✦ Public recipe · by Daniel
Garnish

Crispy Fried Shallots & Shallot Oil

A cold-start, low-and-slow fry that renders the shallots evenly to a glassy, shatter-crisp straw color — with savory shallot oil as the byproduct. The defining move is pulling them a full shade before they look done.

by Daniel

Ingredients
  • shallots, peeled1 lb
  • cornstarch1 tbsp
  • neutral oil, grapeseed, canola, or peanut2 cups
  • fine sea salt
Method
  1. 1

    Slice the shallots crosswise into 1.5–2 mm rings on a mandoline using the hand guard. Separate every ring with your fingers so none stay nested — stuck rings steam instead of crisp and fry unevenly.

  2. 2

    Toss the rings with the cornstarch until evenly, faintly coated, then lift them out shaking off all excess — you want a whisper, not a crust. A loose powder will scorch and cloud the oil.

  3. 3

    Place the rings in the 5 qt Winco Dutch oven and pour over enough room-temperature neutral oil to just cover them (about 2 cups). Do not preheat the oil — start cold so the shallots and oil come up to temperature together.

  4. 4

    Set heat to medium-low and bring everything up together, stirring gently and often with chopsticks. The oil will bubble vigorously as water boils off. Hold a cruise of 275–300°F (135–150°C) — never above 300°F — for 15–25 minutes. Stir near-constantly in the last few minutes and listen: when the bubbling quiets, the water is nearly gone and color comes fast.

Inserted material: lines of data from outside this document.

### config.mk
export PLATFORM = sky130hd
export DESIGN_NAME = aes_cbc_chainer
export DESIGN_NICKNAME = d
export VERILOG_FILES = /design/src/rtl/aes_pkg.sv /design/src/rtl/aes_cbc_chainer.sv
export SDC_FILE = /design/constraint.sdc
export NUM_CORES = 1
export LEC_CHECK = 0
export ABC_AREA = 1
export CAP_MARGIN = 30
export CORE_AREA = 2 2 252 254
export CTS_BUF_LIST = sky130_fd_sc_hd__clkbuf_8 sky130_fd_sc_hd__clkbuf_16
export CTS_CLUSTER_DIAMETER = 100
export DETAILED_ROUTE_END_ITERATION = 8
export DIE_AREA = 0 0 254 256
export PLACE_DENSITY = 0.56
export SLEW_MARGIN = 20
export SYNTH_ARGS = -nofsm -noshare
export SYNTH_HDL_FRONTEND = slang
export SYNTH_SLANG_ARGS = --single-unit
### constraint.sdc
create_clock -name sys_clk -period 24.5 [get_ports sys_clk]
set_input_delay 2.45 -clock sys_clk [delete_from_list [all_inputs] [get_ports sys_clk]]
set_output_delay 2.45 -clock sys_clk [all_outputs]
set_load 0.02 [all_outputs]
### src/rtl/aes_pkg.sv
// Shared types and constants for the AES-256 CBC front end.
package aes_pkg;

   // One AES block, byte order identical to the datapath.
   typedef logic [127:0] block_t;

   // Chainer control states.
   typedef enum logic [1:0] {
      IDLE   = 2'd0,
      ACCEPT = 2'd1,
      WAIT   = 2'd2,
      OUTPUT = 2'd3
   } state_t;

   // Cycles from a datapath input change to a valid datapath output.
   localparam int DATAPATH_LATENCY = 15;

endpackage : aes_pkg

### src/rtl/aes_cbc_chainer.sv
// CBC chaining stage in front of the fixed-latency AES-256 datapath.
// One block in flight at a time: XOR plaintext with the chain value,
// wait PIPE_LATENCY cycles, capture ciphertext as output and new chain.
module aes_cbc_chainer
   import aes_pkg::*;
#(
   parameter int PIPE_LATENCY = DATAPATH_LATENCY   // must be >= 1
) (
   input  logic         sys_clk,
   input  logic         rst,
   input  logic         start,
   input  logic [127:0] iv,
   input  logic [127:0] pt_data,
   input  logic         pt_valid,
   input  logic         pt_last,
   output logic         pt_ready,
   output logic [127:0] core_in,
   input  logic [127:0] core_out,
   output logic [127:0] ct_data,
   output logic         ct_valid,
   output logic         ct_last,
   input  logic         ct_ready,
   output logic         busy
);

   localparam int CNT_W = $clog2(PIPE_LATENCY + 1);
   localparam logic [CNT_W-1:0] CNT_LOAD = CNT_W'(PIPE_LATENCY);
   localparam logic [CNT_W-1:0] CNT_ONE  = CNT_W'(1);

   state_t           state_q,   state_d;
   block_t           chain_q,   chain_d;
   block_t           core_in_q, core_in_d;
   block_t           ct_data_q, ct_data_d;
   logic             ct_last_q, ct_last_d;
   logic             last_q,    last_d;
   logic [CNT_W-1:0] cnt_q,     cnt_d;

   // State and datapath registers; reset aborts any block in flight.
   always_ff @(posedge sys_clk or posedge rst) begin
      if (rst) begin
         state_q   <= IDLE;
         chain_q   <= '0;
         core_in_q <= '0;
         ct_data_q <= '0;
         ct_last_q <= 1'b0;
         last_q    <= 1'b0;
         cnt_q     <= '0;
      end else begin
         state_q   <= state_d;
         chain_q   <= chain_d;
         core_in_q <= core_in_d;
         ct_data_q <= ct_data_d;
         ct_last_q <= ct_last_d;
         last_q    <= last_d;
         cnt_q     <= cnt_d;
      end
   end

   // Next-state logic; every register holds unless its state updates it.
   always_comb begin
      state_d   = state_q;
      chain_d   = chain_q;
      core_in_d = core_in_q;
      ct_data_d = ct_data_q;
      ct_last_d = ct_last_q;
      last_d    = last_q;
      cnt_d     = cnt_q;
      case (state_q)
         IDLE: begin
            if (start) begin
               chain_d = iv;
               state_d = ACCEPT;
            end
         end
         ACCEPT: begin
            if (pt_valid) begin
               core_in_d = pt_data ^ chain_q;
               last_d    = pt_last;
               cnt_d     = CNT_LOAD;
               state_d   = WAIT;
            end
         end
         WAIT: begin
            // Exit at 1 so the counter never wraps through zero.
            cnt_d = cnt_q - CNT_ONE;
            if (cnt_q == CNT_ONE) begin
               ct_data_d = core_out;
               chain_d   = core_out;
               ct_last_d = last_q;
               state_d   = OUTPUT;
            end
         end
         OUTPUT: begin
            if (ct_ready) begin
               state_d = ct_last_q ? IDLE : ACCEPT;
            end
         end
         default: state_d = IDLE;
      endcase
   end

   // Handshake flags are pure state decodes, so they are mutually exclusive.
   assign pt_ready = (state_q == ACCEPT);
   assign ct_valid = (state_q == OUTPUT);
   assign busy     = (state_q != IDLE);
   assign core_in  = core_in_q;
   assign ct_data  = ct_data_q;
   assign ct_last  = ct_last_q;

endmodule : aes_cbc_chainer

==> flow_summary.ini, run 1 <==
[outcome]
status = finished clean

[flow_run]
maxCapViolCount = 0

[critical_path]
rr_startpoint = state_q[0]
end_kind = register
required_ns = 24.93
critical_path_arrival_ns = 5.38
startpoint_type = input port
cp-startpoint = start
critPathKind = input port to register
cp_max_fo = 76

[global_route]
grt_pass1_vias = 15500
gr-usage-all-layers = 0.184
grt_pass1_wl_um = 93000
grt_start_max_net_pins = 158
antenna_found_initial = 5
grt.overflow.total = 0

[cts]
clk_latency_ns = 0.56
postCtsHoldBufs = 0
clkSinkCount = 392
numCtsBuffers = 47
cts_tree = built
clock_tree.root_cell = clkbuf_16
cts_resized = 0
clkTransAtPathRegs_ns = 0.06
clock_path_buffers = 3
htree_num_levels = 2
cts_setup_buffers = 0

[die]
dieArea_um2 = 65000
die_h_um = 256
num_rows = 92
die_w_um = 254
core-area_um2 = 62400
ioPinCount = 650
initial_core_util = 0.278

[power]
cellPowerDensity_nw_per_um2 = 130
vdd_drop_max_uv = 74.4
leakage_uw = 0.0123

[timing]
tightest_slew_ns = 0.961
skew_ns = 0.0202
setup_viol = 0
rsz0062_at_grt = no
fin_ws_ns = 19.56
hold_viol = 0
period_share = 0.202
final_max_slew_viol_count = 0
setup_tns_ns = 0
finalCriticalPeriod_ns = 4.94
fmax_mhz = 202
max_slew_margin = 0.359

[cells_and_area]
final_area_um2 = 26200
drive_above_1_share = 0.0379
area_growth_pct = 50.9
nets = 2976
postLayoutCoreUtil = 0.419
finalNonFillerCells = 3464

[synth]
synth_largest_area_cell = dfrtp_1
synth_top_cells_by_area = dfrtp_1 57%, nand2_1 14%, o21ai_0 8.2%, xnor2_1 6.5%, nand3_1 4.0%
syn-num-nets = 2386
yosysWarnings = 0
synth_cells = 1989
ys_types = 21
synth_area_um2 = 17300
yosysSeqAreaShare = 0.566
yosysTopAreaCellShare = 0.566
ys_seq_elements = 392
avgSynthCellArea_um2 = 8.72

[routing]
wl_per_cell_um = 17.7
first_pass_iters = 5
via_per_inst = 4.42
drc = 0
vias = 15300
ant_nets = 0
drt_iter0_drc = 906
drt-total-wl_um = 61200

[hold_path]
hp-class = register to register
hp-start = core_in[111]

[place]
dp_slack_ns = 18.86
placed_cell_area_um2 = 24500
hpwl_um = 44300
portBuffers = 649
dp_cells = 3373
gp_congestion = 0.873
-- metrics by stage --
| step | hold slack (ns) | total power (uW) |
|---|---|---|
| 5_1_grt | 0.505 | 3640 |
| 4_1_cts | 0.486 | 3450 |
| 3_3_place_gp | 0.466 | 2680 |
| 6_report | 0.480 | 3390 |
| 3_5_place_dp | 0.472 | 2710 |
| 2_1_floorplan | 0.463 | 2010 |
-- layout make-up --
cell class                 count  area (um2)
fill                        6264       36200
sequential                   392        9810
timing repair buffer         667        6740
multi-input combinational   1329        6420
clock buffer                  58        1350
tap                          846        1060
inverter                     142         548
clock inverter                26         233
antenna                        4        10.0
-- cells by family (layout without fill, tap and decap cells) --
kind of cell / after synthesis / count (layout) / share of synthesized area
xor gates and xnor gates: 128 / 128 / 0.0646
buffers and inverters: 268 / 893 / 0.0669
adders and majority gates: 7 / 7 / 0.00505
and+or+nand+nor: 803 / 803 / 0.184
DFF: 392 / 392 / 0.566
AOI/OAI and AO/OA: 391 / 391 / 0.114
other: 0 / 4 / 0
-- final timing paths --
| path | depth (start not counted) | slack [ns] | endpoint |
|---|---|---|---|
| max | 9 | 19.56 | chain_q[73] |
| min | 2 | 0.48 | core_in[111] |
| max reg2reg | 8 | 20.87 | chain_q[73] |
| min reg2reg | 2 | 0.48 | core_in[111] |
| max in group asynchronous | 6 | 20.10 | core_in[72] |
| min in group asynchronous | 2 | 2.33 | ct_data[121] |
-- state kept, by name, indices dropped and copies added (netlist names) --
name     count
cnt_q        4
core_in    128
ct_last      1
state_q      2
last_q       1
chain_q    128
ct_data    128
-- metal layers --
layer | vias to the layer above | track usage | part of all wire
met2 | 416 | 0.334 | 0.52
met5 | - | 0 | 0.00021
met3 | 89 | 0.0312 | 0.050
met1 | 7303 | 0.221 | 0.40
li1 | 7497 | - | -
met4 | 2 | 0.0526 | 0.024
-- report_power, final --
part           internal (uW)  switching (uW)  total, uW
combinational            651             912       1560
sequential               941             180       1120
clock                    430             280        711
total                   2020            1370       3390
-- critical path, stage by stage --
cell and delay [ns]:
clkdlybuf4s50_1 0.47, inv_1 0.04, nand2_1 0.08, o21a_4 0.12, buf_4 0.65, nand2_4 0.59
buf_4 0.58, nand2_1 0.19, nand2_1 0.06
-- synthesized netlist by cell type --
cell      count
clkbuf_1     42
o21ai_0     284
a21oi_1       1
nand2_2       1
nor2_1        4
buf_2        66
buf_1         2
inv_1       141
nand2_1     659
o21ai_4       1
buf_4        13
o21a_1        1
inv_2         1
nor3_1        1
nand3b_1      1
xnor2_1     128
nand3_1     137
dfrtp_1     392
buf_6         3
o21ai_1     104
ha_1          7
-- layout by cell type (no fill, tap or decap) --
master	Yosys	routed
inv_8	0	3
buf_12	0	2
nor2_1	4	4
bufinv_16	0	4
nor3_1	1	1
nand2_1	659	657
buf_4	13	12
clkbuf_8	0	9
nand3_4	0	1
o21ai_1	104	104
diode_2	0	4
o21a_4	0	1
o21ai_4	1	1
clkinv_2	0	6
inv_1	141	151
a21oi_1	1	1
nand3b_1	1	1
ha_1	7	7
clkdlybuf4s50_1	0	649
buf_16	0	4
dfrtp_1	392	392
nand2_8	0	1
clkinvlp_4	0	4
nand3_1	137	136
xnor2_1	128	128
nand2_4	0	2
clkbuf_16	0	49
o21ai_0	284	284
(Power assumes the default switching activity.)
==> inputs of run 2 (changes only) <==
Settings changed: PLACE_DENSITY 0.56 to 0.58.
Clock period 24.5 ns to 4.3 ns, I/O delays scaled along.
==> flow_summary.ini, run 2 (synthesis gave the netlist of run 1 again) <==
[outcome]
status = finished clean

[timing]
skew_ns = 0.00969
setup_viol = 0
max_slew_margin = 0.378
fin_ws_ns = 1.60
final_max_slew_viol_count = 0
period_share = 0.628
tightest_slew_ns = 0.933
setup_tns_ns = 0
fmax_mhz = 370
hold_viol = 0
finalCriticalPeriod_ns = 2.70
rsz0062_at_grt = no

[cells_and_area]
finalNonFillerCells = 3475
final_common_cell = nand2_1
final_cell_mix = 657 x nand2_1, 649 x clkdlybuf4s50_1, 392 x dfrtp_1
area_growth_pct = 51.6
drive_above_1_share = 0.0405
nets = 2983
multi_input_area_um2 = 6420
seq_area_um2 = 9810
fillerInstances = 6174

[cts]
clock_tree.root_cell = clkbuf_16
htree_num_levels = 2
cts_tree = built
postCtsHoldBufs = 0
numCtsBuffers = 48
clock_path_buffers = 3
cts_setup_buffers = 0
clkTransAtPathRegs_ns = 0.06
clk_latency_ns = 0.56
clkSinkCount = 392
cts_resized = 0

[routing]
drt-total-wl_um = 61100
drt_iter0_drc = 801
drc = 0
first_pass_iters = 5
vias = 15500
ant_nets = 0
wl_per_cell_um = 17.6
via_per_inst = 4.45

[die]
dieArea_um2 = 65000
core-area_um2 = 62400
initial_core_util = 0.278
die_h_um = 256
die_w_um = 254
ioPinCount = 650
num_rows = 92

[place]
dp_slack_ns = 1.71
hpwl_um = 44900
gp_congestion = 0.879
portBuffers = 649
dp_cells = 3382

[global_route]
grt_start_max_net_pins = 143
grt_pass1_wl_um = 92900
antenna_found_initial = 11
grt_pass1_vias = 15700
gr-usage-all-layers = 0.185
grt.overflow.total = 0

[power]
leakage_uw = 0.0123
cellPowerDensity_nw_per_um2 = 742
vdd_drop_max_uv = 436
pwr-share-clk = 0.216
power_frac_comb = 0.456
p_sw_frac = 0.400
pwr-share-seq = 0.328
power.internal_uw = 11700
netSwitchingPower_uw = 7800

[critical_path]
end_kind = output pin
cp_top_family = buffers and inverters
required_ns = 3.87
crit_buf_inv = 2
startpoint_type = register
critical_path_arrival_ns = 2.27
cpPeakStageDelay_ns = 0.75
crit_chain = inv_1 > ha_1 > clkdlybuf4s50_1
cp_max_fo = 5
cp_slowest_cell = clkdlybuf4s50_1
critPathKind = register to output pin

[hold_path]
hp-class = input port to async pin

[flow_run]
maxCapViolCount = 0
==> run 2: metal layers <==
metal,track usage,wire length [um]
met4,0.0788,2240
met3,0.0365,3500
met5,0,10
met2,0.319,30800
met1,0.222,24600
==> run 2: cell type report <==
cell class,instances,area share
well taps,846,0.0403
diodes,10,0.000952
flip-flops and latches,392,0.373
multi-input cells,1329,0.244
repair buffers,673,0.258
clock inverters,25,0.0115
clock buffers,58,0.0514
inverters,142,0.0207
==> run 2: through the flow <==
step           hold WS [ns]   util  area [um2]  total power (uW)
2_1_floorplan         0.463      -       17300             11500
3_3_place_gp          0.467  0.394       24600             15300
3_5_place_dp          0.472  0.394       24600             15500
4_1_cts               0.297  0.421       26300             19800
5_1_grt               0.325  0.421       26300             20900
6_report              0.316  0.421       26300             19500
==> run 2: worst reg2reg max path: cells and delay by family (launching register included) <==
| kind | cells | cell delay [ns] |
|---|---|---|
| compound gates | 1 | 0.10 |
| buf+inv | 3 | 1.36 |
| fa+ha+maj | 1 | 0.38 |
| flops | 1 | 0.42 |
| simple gates | 3 | 0.35 |
==> run 2: final timing paths <==
kind | depth (start not counted) | from | slack [ns] | end
max | 3 | state_q[1] | 1.60 | pt_ready
min | 2 | rst | 0.32 | ct_data[82]
max reg2reg | 8 | state_q[0] | 1.63 | chain_q[51]
min reg2reg | 2 | core_in[72] | 0.48 | core_in[72]
max in group asynchronous | 4 | rst | 2.94 | core_in[5]
min in group sys_clk | 3 | core_out[22] | 0.45 | ct_data[22]
==> run 2: power by group through the flow <==
stage	combinational (uW)	sequential [uW]	clock, uW
finish	8900	6400	4220
global route	9790	6600	4490
CTS	9100	6400	4340
detailed placement	9070	6440	0
global placement	8910	6390	0
floorplan	3980	7480	0
==> inputs of run 3 (changes only) <==
Settings changed: PLACE_DENSITY 0.58 to 0.56.
Clock period 4.3 ns to 2.5 ns, I/O delays scaled along.
==> flow_summary.ini, run 3 (synthesis gave the netlist of run 1 again) <==
[cts]
clk_latency_ns = 0.56
clkTransAtPathRegs_ns = 0.06
clock_path_buffers = 3
clock_tree.root_cell = clkbuf_16
htree_num_levels = 2
cts_setup_buffers = 0
cts_tree = built
clkSinkCount = 392
numCtsBuffers = 47

[routing]
vias = 15500
drt_iter0_drc = 882
first_pass_iters = 7
drc = 0
via_per_inst = 4.44
ant_nets = 0
wl_per_cell_um = 17.8
drt-total-wl_um = 62200

[critical_path]
crit_buf_inv = 3
end_kind = output pin
required_ns = 2.25
cp_top_family = buffers and inverters
cp_slowest_cell = clkdlybuf4s50_1
crit_chain = inv_1 > ha_1 > inv_1 > clkdlybuf4s50_1
critical_path_arrival_ns = 2.07
critPathKind = register to output pin
cpPeakStageDelay_ns = 0.65
rrSetupSlack_ns = 0.46
cp_max_fo = 5
crit_path_frequent_cell = inv_1
startpoint_type = register

[cells_and_area]
final_common_cell = nand2_1
drive_above_1_share = 0.0441
final_area_um2 = 26500
nets = 2993
final_cell_mix = 657 x nand2_1, 648 x clkdlybuf4s50_1, 392 x dfrtp_1
area_growth_pct = 52.8

[timing]
max_slew_margin = 0.577
fin_ws_ns = 0.176
setup_viol = 0
finalCriticalPeriod_ns = 2.32
rsz0062_at_grt = no
fmax_mhz = 430
tightest_slew_ns = 0.635
period_share = 0.930
hold_viol = 0
holdWs_ns = 0.272
skew_ns = 0.0186
final_max_slew_viol_count = 0

[outcome]
status = finished clean

[place]
portBuffers = 649
hpwl_um = 46300
dp_slack_ns = 0.487
placed_cell_area_um2 = 24800
gp_congestion = 0.848

[global_route]
grt_pass1_wl_um = 94300
gr-usage-all-layers = 0.188
antenna_found_initial = 10
grt_pass1_vias = 15700
grt_start_max_net_pins = 155
grt.overflow.total = 0

[die]
core-area_um2 = 62400
die_h_um = 256
num_rows = 92
ioPinCount = 650
dieArea_um2 = 65000
die_w_um = 254
initial_core_util = 0.278

[hold_path]
hp-class = input port to register

[flow_run]
maxCapViolCount = 0

[power]
cellPowerDensity_nw_per_um2 = 1280
vdd_drop_max_uv = 708
leakage_uw = 0.0124
-- run 3: changes by cell type in the layout (fill, tap and decap cells not counted) --
cell	change
buf_12	+10
buf_4	+1
bufinv_16	-1
clkbuf_8	+4
clkdlybuf4s50_1	-1
clkinv_2	-5
dlygate4sd2_1	+1
inv_1	+1
inv_6	+1
-- run 3: area by class of cell --
| cell class | count | area, um2 |
|---|---|---|
| clock buffers | 62 | 1410 |
| repair buffers | 684 | 6980 |
| flip-flops and latches | 392 | 9810 |
| multi-input cells | 1329 | 6420 |
| diodes | 10 | 25.0 |
| fillers | 6212 | 35900 |
| clock inverters | 21 | 259 |
| inverters | 142 | 544 |
| well taps | 846 | 1060 |
-- run 3: path summary, 6_finish.rpt --
path                               from            to  depth (start not counted)
max                          state_q[0]          busy                          4
min                        core_out[34]   ct_data[34]                          3
max reg2reg                  state_q[0]   chain_q[40]                          6
min reg2reg                core_in[124]  core_in[124]                          2
max in group asynchronous           rst  ct_data[124]                          4
min in group asynchronous           rst   core_in[91]                          3
-- run 3: worst min-delay path: stages --
cell and delay, ns:
clkdlybuf4s50_1 0.39, inv_1 0.07, o21ai_0 0.08
-- run 3: through the flow --
stage	utilization	TNS, ns	instances	total power (uW)
floorplan	-	-1185.36	1989	19700
global placement	0.398	0	3393	26600
detailed placement	0.398	0	3393	26900
CTS	0.424	0	3476	34400
global route	0.425	0	3486	36200
finish	0.425	0	3486	33900
-- run 3: metal layers --
layer,GRT usage,share of wire,routed length (um),vias to the layer above
met5,0,0,0,-
met2,0.328,0.51,31700,467
met1,0.229,0.40,24800,7329
li1,-,-,-,7549
met3,0.0333,0.057,3550,118
met4,0.0719,0.034,2130,0
-- run 3: where the power goes --
part	switching, uW	internal (uW)	total (uW)
Clock	2760	4540	7300
Combinational	8920	6630	15600
Sequential	1800	9220	11000
-- run 3: what timing repair did --
| item | in CTS | in global routing |
|---|---|---|
| hold buffers | 0 | 0 |
| gates resized for setup | 1 | 0 |
| hold endpoints to repair | 0 | 0 |
| setup endpoints to repair | 1 | 0 |
==> variant: new RTL, settings of run 3 <==
`DATAPATH_LATENCY`: 15 -> 30.
--- a/src/rtl/aes_pkg.sv
+++ b/src/rtl/aes_pkg.sv
@@ -14,5 +14,5 @@
 
    // Cycles from a datapath input change to a valid datapath output.
-   localparam int DATAPATH_LATENCY = 15;
+   localparam int DATAPATH_LATENCY = 30;
 
 endpackage : aes_pkg
Check against the original RTL: no difference found for any inputs over 4 cycles, from zero or initial values and one cycle with rst high; that may be too few to reach the edited logic, so the function may still have changed.
==> variant against run 3 <==
Register-to-register slack lost 220 ps; non-clock buffer count grew 8; synthesized area grew 0.22%; synthesized cell count grew 0.50%; wire length grew 4.0%; clock power shrank 0.5%; power shrank 3.6%; final area grew 0.46%; global-route usage grew 0.82 points; sequential cell count grew 1; setup slack lost 34 ps; die area is the same; combinational power shrank 6%.
==> variant: results (changes against run 3) <==
[drt]
drt-total-wl_mm=64.7  ; +4.0%
vias_per_cell=4.44  ; +0.14%
dr.pass1.iters=5  ; -2

[cts]
cts_buffers=48  ; +2.1%
clk_latency_ps=580  ; +20 ps

[power_and_ir_drop]
power_frac_seq=0.327  ; +0.002
p_leak_nw=12.5  ; +0.71%
p_total_mw=32.7  ; -3.6%

[synth]
synth-seq-area-share=0.566  ; about the same
synth_cell_types=22  ; +4.8%
syn-instance-count=1999  ; +0.50%
synth_commonest_cells=661 x nand2_1, 393 x dfrtp_1, 296 x o21ai_0, 143 x inv_1, 140 x nand3_1

[place]
post-place-ws_ps=301  ; -187 ps
placed_cells=3411  ; +0.53%
placed_area_sq_um=25000  ; +0.56%
dpl.hpwl_mm=48.4  ; +4.4%

[global_route]
grt_pass1_wl_mm=97.5  ; +3.4%
grt_usage=0.196  ; +0.00815
grt_pass1_vias=16000  ; +1.6%
grt_max_degree=97  ; -37%

[setup_path]
arrival_ps=2110  ; +40 ps

[cells_and_area]
num-nets-final=3012  ; +0.63%
stdcell_count=3501  ; +0.43%

[sta]
worstMarginPinSlew_ps=538  ; -96.6 ps

[outcome]
status=finished clean

-- variant: cell count changes in the layout (fill, tap and decap cells not counted), sizes merged, moves of 2 or more --
cell,change
buf,+8
clkbuf,-2
clkinv,+4
diode,-5
inv,+3
nand2,+2
nand3,+3
nor2,+2
-- variant: path summary, 6_finish.rpt --
kind,endpoint,slack [ps],depth (start not counted)
worst min register to register,ct_data[82],480,2
worst max-delay path,pt_ready,140,3
worst max register to register,chain_q[11],240,8
min in group sys_clk,ct_data[39],250,3
max in group asynchronous,core_in[47],1710,3
worst min-delay path,core_in[8],220,3
-- variant: tightest hold or removal path: cells and delay by family --
| family | cells | cell delay, ps |
|---|---|---|
| buf+inv | 3 | 870 |
-- variant: logic make-up after synthesis --
logic type	Yosys count	share of synthesized area
fa+ha+maj	7	0.00504
simple gates	811	0.186
flops	393	0.566
compound gates	390	0.113
buf+inv	270	0.0656
xor+xnor	128	0.0645
-- variant: final cells by class --
cell class / instances / area (sq um)
Timing Repair Buffer: 692 / 7060
Sequential cell: 393 / 9830
Clock inverter: 25 / 279
Multi-Input combinational cell: 1336 / 6460
Tap cell: 846 / 1060
Clock buffer: 60 / 1380
Fill cell: 6210 / 35800
Antenna cell: 5 / 12.5
Inverter: 144 / 552
-- variant: per-layer routing --
metal	global-route usage	wire [um]	vias up
li1	-	-	7589
met1	0.244	26800	7314
met2	0.330	31000	558
met3	0.0584	5510	89
met4	0.0489	1350	2
met5	0	13	-
-- variant: repair_timing --
item,CTS,global route
hold endpoints to repair,0,0
hold buffers,0,0
endpoints found under the setup margin,1,0
gates resized for setup,1,0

    medium-low275–300°F / 135–150°C
  5. 5

    The instant the shallots reach pale straw — lighter than looks done — lift them all out at once with a spider onto a wire rack set over a sheet pan. Have the spider and rack ready before you start; they darken a full shade from carryover heat as they drain.

  6. 6

    Spread in a single layer — never piled — and season lightly with fine sea salt while still hot and glossy, so it adheres. Leave undisturbed to cool completely; they finish crisping as they cool. Once fully cool, store airtight at room temperature up to a week. Do not refrigerate.

  7. 7

    Once the oil has cooled, strain it through a fine-mesh sieve into a clean jar; whisk in a small pinch of salt so it's finish-ready. This is your shallot oil — refrigerate and use within 2–3 weeks, always with clean, dry utensils and no floating bits left in it.